Why do electrons continue to move in the same direction in an electric circuit with a potential difference?
In a circuit with a potential difference, electrons move in the same direction due to the influence of the electric field force. When the power supply is turned on, a large amount of negative charge (electrons) accumulates at the negative pole of the power supply, while a large amount of positive charge accumulates at the positive pole. These charges are separated within the power supply due to chemical reactions or other energy conversion processes, resulting in a potential difference, or voltage, between the two ends of the power supply.

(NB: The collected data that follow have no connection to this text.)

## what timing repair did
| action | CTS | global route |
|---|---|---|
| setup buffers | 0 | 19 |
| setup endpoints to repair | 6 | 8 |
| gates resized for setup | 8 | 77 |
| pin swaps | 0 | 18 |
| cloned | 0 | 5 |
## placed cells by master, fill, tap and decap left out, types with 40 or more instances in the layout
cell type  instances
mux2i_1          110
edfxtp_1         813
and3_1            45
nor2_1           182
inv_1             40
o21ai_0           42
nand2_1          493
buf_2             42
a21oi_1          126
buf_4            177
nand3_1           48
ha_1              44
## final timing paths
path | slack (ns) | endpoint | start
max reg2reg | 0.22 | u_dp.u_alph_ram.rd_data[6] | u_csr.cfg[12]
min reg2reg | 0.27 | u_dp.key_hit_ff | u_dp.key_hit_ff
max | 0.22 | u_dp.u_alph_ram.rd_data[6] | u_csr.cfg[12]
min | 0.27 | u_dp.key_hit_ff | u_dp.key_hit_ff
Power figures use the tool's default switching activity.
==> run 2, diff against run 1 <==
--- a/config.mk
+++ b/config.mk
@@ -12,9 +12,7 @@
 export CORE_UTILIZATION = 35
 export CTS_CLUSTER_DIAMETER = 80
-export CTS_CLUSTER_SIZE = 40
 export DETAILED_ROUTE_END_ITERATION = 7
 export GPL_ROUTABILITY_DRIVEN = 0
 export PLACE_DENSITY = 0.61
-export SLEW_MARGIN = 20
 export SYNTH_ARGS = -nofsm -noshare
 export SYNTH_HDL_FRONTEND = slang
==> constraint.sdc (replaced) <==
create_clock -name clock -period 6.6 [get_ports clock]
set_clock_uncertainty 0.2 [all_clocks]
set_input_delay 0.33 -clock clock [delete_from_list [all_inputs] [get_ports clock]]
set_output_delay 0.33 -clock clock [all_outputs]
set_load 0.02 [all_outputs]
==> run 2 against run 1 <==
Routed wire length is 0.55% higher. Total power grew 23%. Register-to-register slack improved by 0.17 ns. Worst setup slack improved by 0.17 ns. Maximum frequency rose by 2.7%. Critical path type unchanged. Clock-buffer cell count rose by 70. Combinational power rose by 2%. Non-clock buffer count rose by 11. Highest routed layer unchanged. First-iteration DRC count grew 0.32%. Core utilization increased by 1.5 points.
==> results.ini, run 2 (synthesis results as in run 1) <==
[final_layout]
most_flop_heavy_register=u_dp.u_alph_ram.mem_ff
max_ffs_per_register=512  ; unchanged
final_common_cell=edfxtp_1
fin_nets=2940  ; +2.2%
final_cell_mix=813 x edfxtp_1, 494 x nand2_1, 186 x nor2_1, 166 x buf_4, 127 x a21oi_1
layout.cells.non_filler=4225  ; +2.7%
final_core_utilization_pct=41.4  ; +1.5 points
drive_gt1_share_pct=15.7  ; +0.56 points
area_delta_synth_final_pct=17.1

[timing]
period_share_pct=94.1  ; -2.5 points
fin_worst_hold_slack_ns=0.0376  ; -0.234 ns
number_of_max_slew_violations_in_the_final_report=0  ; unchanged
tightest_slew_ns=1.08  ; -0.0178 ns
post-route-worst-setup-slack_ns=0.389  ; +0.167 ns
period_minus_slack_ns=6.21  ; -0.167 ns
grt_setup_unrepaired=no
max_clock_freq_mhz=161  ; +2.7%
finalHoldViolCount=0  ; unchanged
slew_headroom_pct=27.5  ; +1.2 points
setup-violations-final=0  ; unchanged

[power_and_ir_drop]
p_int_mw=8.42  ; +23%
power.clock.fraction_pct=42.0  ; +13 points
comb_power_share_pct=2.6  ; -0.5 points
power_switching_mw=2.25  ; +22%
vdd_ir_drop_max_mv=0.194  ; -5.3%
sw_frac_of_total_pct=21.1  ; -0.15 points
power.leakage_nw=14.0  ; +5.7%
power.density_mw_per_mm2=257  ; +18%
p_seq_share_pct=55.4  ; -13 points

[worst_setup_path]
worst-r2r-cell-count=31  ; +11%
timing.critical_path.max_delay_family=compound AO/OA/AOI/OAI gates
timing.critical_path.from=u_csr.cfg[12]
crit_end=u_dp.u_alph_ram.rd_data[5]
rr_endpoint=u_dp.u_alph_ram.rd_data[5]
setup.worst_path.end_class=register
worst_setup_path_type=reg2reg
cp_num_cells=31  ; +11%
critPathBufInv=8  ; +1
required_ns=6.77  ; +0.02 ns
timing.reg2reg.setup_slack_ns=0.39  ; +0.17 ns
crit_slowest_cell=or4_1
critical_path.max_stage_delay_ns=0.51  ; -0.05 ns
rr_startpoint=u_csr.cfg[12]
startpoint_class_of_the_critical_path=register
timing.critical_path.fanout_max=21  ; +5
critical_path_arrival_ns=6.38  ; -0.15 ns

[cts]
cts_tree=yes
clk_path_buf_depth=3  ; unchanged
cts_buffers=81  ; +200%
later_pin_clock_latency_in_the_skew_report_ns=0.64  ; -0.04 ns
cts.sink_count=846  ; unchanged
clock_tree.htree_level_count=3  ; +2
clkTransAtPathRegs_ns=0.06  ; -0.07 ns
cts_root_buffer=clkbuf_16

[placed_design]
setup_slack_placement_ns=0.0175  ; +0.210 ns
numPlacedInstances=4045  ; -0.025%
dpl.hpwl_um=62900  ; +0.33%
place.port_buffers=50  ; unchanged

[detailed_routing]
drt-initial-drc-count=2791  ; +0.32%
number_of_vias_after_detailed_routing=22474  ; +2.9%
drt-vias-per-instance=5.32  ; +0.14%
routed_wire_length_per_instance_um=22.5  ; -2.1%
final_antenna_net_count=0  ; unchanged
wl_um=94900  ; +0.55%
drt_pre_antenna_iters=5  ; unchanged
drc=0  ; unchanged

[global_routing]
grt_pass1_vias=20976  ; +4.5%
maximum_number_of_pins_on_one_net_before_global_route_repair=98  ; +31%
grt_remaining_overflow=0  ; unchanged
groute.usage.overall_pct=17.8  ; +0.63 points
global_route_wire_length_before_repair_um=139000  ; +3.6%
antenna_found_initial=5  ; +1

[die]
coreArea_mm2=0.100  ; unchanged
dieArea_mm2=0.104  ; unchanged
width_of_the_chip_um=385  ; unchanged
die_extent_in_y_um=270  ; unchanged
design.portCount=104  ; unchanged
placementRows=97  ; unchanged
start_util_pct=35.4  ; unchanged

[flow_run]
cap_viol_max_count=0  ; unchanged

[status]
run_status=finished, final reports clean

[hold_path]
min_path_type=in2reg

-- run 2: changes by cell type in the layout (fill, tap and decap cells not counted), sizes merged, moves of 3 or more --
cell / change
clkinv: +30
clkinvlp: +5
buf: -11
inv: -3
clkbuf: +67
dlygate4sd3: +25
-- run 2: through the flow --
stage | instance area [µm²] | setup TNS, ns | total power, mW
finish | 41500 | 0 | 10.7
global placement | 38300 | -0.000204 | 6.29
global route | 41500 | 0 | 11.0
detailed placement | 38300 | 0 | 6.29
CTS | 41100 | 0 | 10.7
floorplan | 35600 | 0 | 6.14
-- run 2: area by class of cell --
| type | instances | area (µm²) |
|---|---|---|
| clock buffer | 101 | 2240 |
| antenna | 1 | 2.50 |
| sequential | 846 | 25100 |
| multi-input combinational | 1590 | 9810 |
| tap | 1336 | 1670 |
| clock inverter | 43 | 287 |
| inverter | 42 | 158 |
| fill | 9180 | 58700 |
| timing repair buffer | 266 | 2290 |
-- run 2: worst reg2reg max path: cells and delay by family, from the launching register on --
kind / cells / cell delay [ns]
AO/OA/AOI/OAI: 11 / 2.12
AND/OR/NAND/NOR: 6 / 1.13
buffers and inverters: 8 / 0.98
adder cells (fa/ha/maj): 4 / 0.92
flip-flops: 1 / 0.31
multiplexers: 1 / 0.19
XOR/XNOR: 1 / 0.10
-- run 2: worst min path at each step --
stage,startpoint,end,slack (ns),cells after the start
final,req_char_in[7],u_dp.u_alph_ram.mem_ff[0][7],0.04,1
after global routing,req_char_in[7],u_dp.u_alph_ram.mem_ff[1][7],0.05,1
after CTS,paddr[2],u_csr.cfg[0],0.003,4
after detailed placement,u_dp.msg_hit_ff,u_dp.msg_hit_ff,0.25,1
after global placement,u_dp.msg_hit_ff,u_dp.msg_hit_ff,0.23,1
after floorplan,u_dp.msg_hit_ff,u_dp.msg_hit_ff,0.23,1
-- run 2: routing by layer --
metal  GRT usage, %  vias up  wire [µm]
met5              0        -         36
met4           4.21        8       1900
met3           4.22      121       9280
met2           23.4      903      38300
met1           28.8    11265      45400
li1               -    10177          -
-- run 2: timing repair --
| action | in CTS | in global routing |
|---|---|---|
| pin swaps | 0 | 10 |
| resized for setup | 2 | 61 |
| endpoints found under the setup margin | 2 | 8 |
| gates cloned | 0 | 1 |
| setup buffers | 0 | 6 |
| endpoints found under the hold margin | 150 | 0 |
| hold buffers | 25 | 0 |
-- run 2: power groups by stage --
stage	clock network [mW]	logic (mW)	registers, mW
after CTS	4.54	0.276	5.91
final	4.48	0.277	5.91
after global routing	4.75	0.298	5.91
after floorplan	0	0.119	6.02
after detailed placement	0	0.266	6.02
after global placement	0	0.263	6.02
File: src/round_robin_task_scheduler_core.sv
// Create, start, sleep, exit and unused modes pass from acceptance through the done
// state to the result register; query also passes a table read state, and tick and pick
// walk the task table one slot per cycle (tick over all n tasks created, pick up to n).
// The next event is taken once the previous word is loaded into the result register,
// so the block takes no new event while one is in work; a stalled word holds it longer.
// Reset clears the task count, tick counter and selection; the table is not cleared.
// ----------------------------------------------------------------------------
// round_robin_task_scheduler_core
// Round-robin task scheduler with sleep timers: sequencer, task table, result register.
// ----------------------------------------------------------------------------
module round_robin_task_scheduler_core
(
    input  logic        clk,
    input  logic        rst_n,
    rrts_evt_if.sink    evt,
    rrts_res_if.source  res
);

    rrts_pkg::mem_req_t  req;
    rrts_pkg::status_t   rd_status;
    logic [31:0]         rd_wake;
    rrts_pkg::res_word_t res_word;
    logic                res_load;
    logic                res_free;

    logic                res_valid_reg;
    rrts_pkg::res_word_t res_word_reg;

    rrts_ctrl u_ctrl
    (
        .clk       (clk),
        .rst_n     (rst_n),
        .evt       (evt),
        .req       (req),
        .rd_status (rd_status),
        .rd_wake   (rd_wake),
        .res_word  (res_word),
        .res_load  (res_load),
        .res_free  (res_free)
    );

    rrts_table u_table
    (
        .clk       (clk),
        .req       (req),
        .rd_status (rd_status),
        .rd_wake   (rd_wake)
    );

    assign res_free = !res_valid_reg || res.ready;

    always_ff @(posedge clk or negedge rst_n)
    begin
        if (!rst_n)
        begin
            res_valid_reg <= 1'b0;
        end
        else if (res_load)
        begin
            res_valid_reg <= 1'b1;
        end
        else if (res.ready)
        begin
            res_valid_reg <= 1'b0;
        end
    end

    always_ff @(posedge clk)
    begin
        if (res_load)
        begin
            res_word_reg <= res_word;
        end
    end

    assign res.valid          = res_valid_reg;
    assign res.current_task   = res_word_reg.current_task;
    assign res.has_current    = res_word_reg.has_current;
    assign res.created_id     = res_word_reg.created_id;
    assign res.create_failed  = res_word_reg.create_failed;
    assign res.task_total     = res_word_reg.task_total;
    assign res.tick_count     = res_word_reg.tick_count;
    assign res.queried_state  = res_word_reg.queried_state;
    assign res.switch_request = res_word_reg.switch_request;

endmodule
[config.mk]
export PLATFORM = sky130hd
export DESIGN_NAME = key_value_message_deframer_top
export DESIGN_NICKNAME = d
export VERILOG_FILES = /design/src/hw/rtl/kvd_pkg.sv /design/src/hw/rtl/kvd_core.sv /design/src/hw/rtl/key_value_message_deframer_top.sv
export SDC_FILE = /design/constraint.sdc
export NUM_CORES = 1
export LEC_CHECK = 0
export ABC_CLOCK_PERIOD_IN_PS = 2550
export BUFFER_PORTS_ARGS = -buffer_cell sky130_fd_sc_hd__buf_4
export CAP_MARGIN = 20
export CORE_MARGIN = 4
export CORE_UTILIZATION = 25
export DETAILED_ROUTE_END_ITERATION = 12
export GPL_ROUTABILITY_DRIVEN = 0
export GPL_TIMING_DRIVEN = 1
export PLACE_DENSITY = 0.45
export SETUP_SLACK_MARGIN = 0.2
export SLEW_MARGIN = 0
export SYNTH_ARGS = -nofsm -noshare
export SYNTH_HDL_FRONTEND = slang
export SYNTH_SLANG_ARGS = --single-unit
[constraint.sdc]
create_clock -name i_clk -period 2.55 [get_ports i_clk]
set_input_delay 0 -clock i_clk [delete_from_list [all_inputs] [get_ports i_clk]]
set_output_delay 0 -clock i_clk [all_outputs]
set_load 0.01 [all_outputs]
[src/hw/rtl/kvd_pkg.sv]
// Shared types and constants for the key/value message deframer.
// No dependencies; imported by kvd_core and key_value_message_deframer_top.
package kvd_pkg;

    localparam int LengthBits = 32;

    localparam logic [15:0] VersionReset = 16'd1;

    typedef enum logic [2:0] {
        PH_VER_HI = 3'd0,
        PH_VER_LO = 3'd1,
        PH_KEYLEN = 3'd2,
        PH_KEY    = 3'd3,
        PH_VALLEN = 3'd4,
        PH_VAL    = 3'd5,
        PH_DONE   = 3'd6
    } t_phase;

    typedef enum logic [2:0] {
        ROLE_VERSION = 3'd0,
        ROLE_LENGTH  = 3'd1,
        ROLE_KEY     = 3'd2,
        ROLE_VALUE   = 3'd3,
        ROLE_IGNORED = 3'd4
    } t_role;

    typedef enum logic [1:0] {
        ST_OK      = 2'd0,
        ST_VERSION = 2'd1,
        ST_TRUNC   = 2'd2,
        ST_PADDING = 2'd3
    } t_status;

    typedef struct packed {
        logic [7:0] data;
        t_role      role;
        logic       key_end;
        logic       value_end;
        logic       message_end;
        t_status    status;
    } t_result;

endpackage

When the circuit is closed, the free electrons in the conductor are subjected to the force of the electric field and begin to move from the negative pole of the power supply to the positive pole. This electric field force is generated by the potential difference between the two ends of the power supply, and it drives the electrons to move along the conductor in a specific direction, that is, from low potential (negative pole) to high potential (positive pole). Although the electric field inside the conductor may not be completely uniform, it can still effectively guide the electrons to move in the same direction.
In addition, the free electrons in conductors, under the action of electric field force, although their actual motion path may be tortuous, due to a large number of electrons subjected to forces in the same direction, they exhibit a phenomenon of directional movement as a whole. Although the speed of this directional movement is very slow relative to the speed of light, it is sufficient to form the current we observe.
In summary, the reason why electrons move in the same direction within a circuit with a potential difference is due to the electric field force provided by the power supply. This force prompts free electrons to overcome internal resistances, such as the attraction of atomic nuclei and collisions with other electrons, and move unidirectionally along the conductor.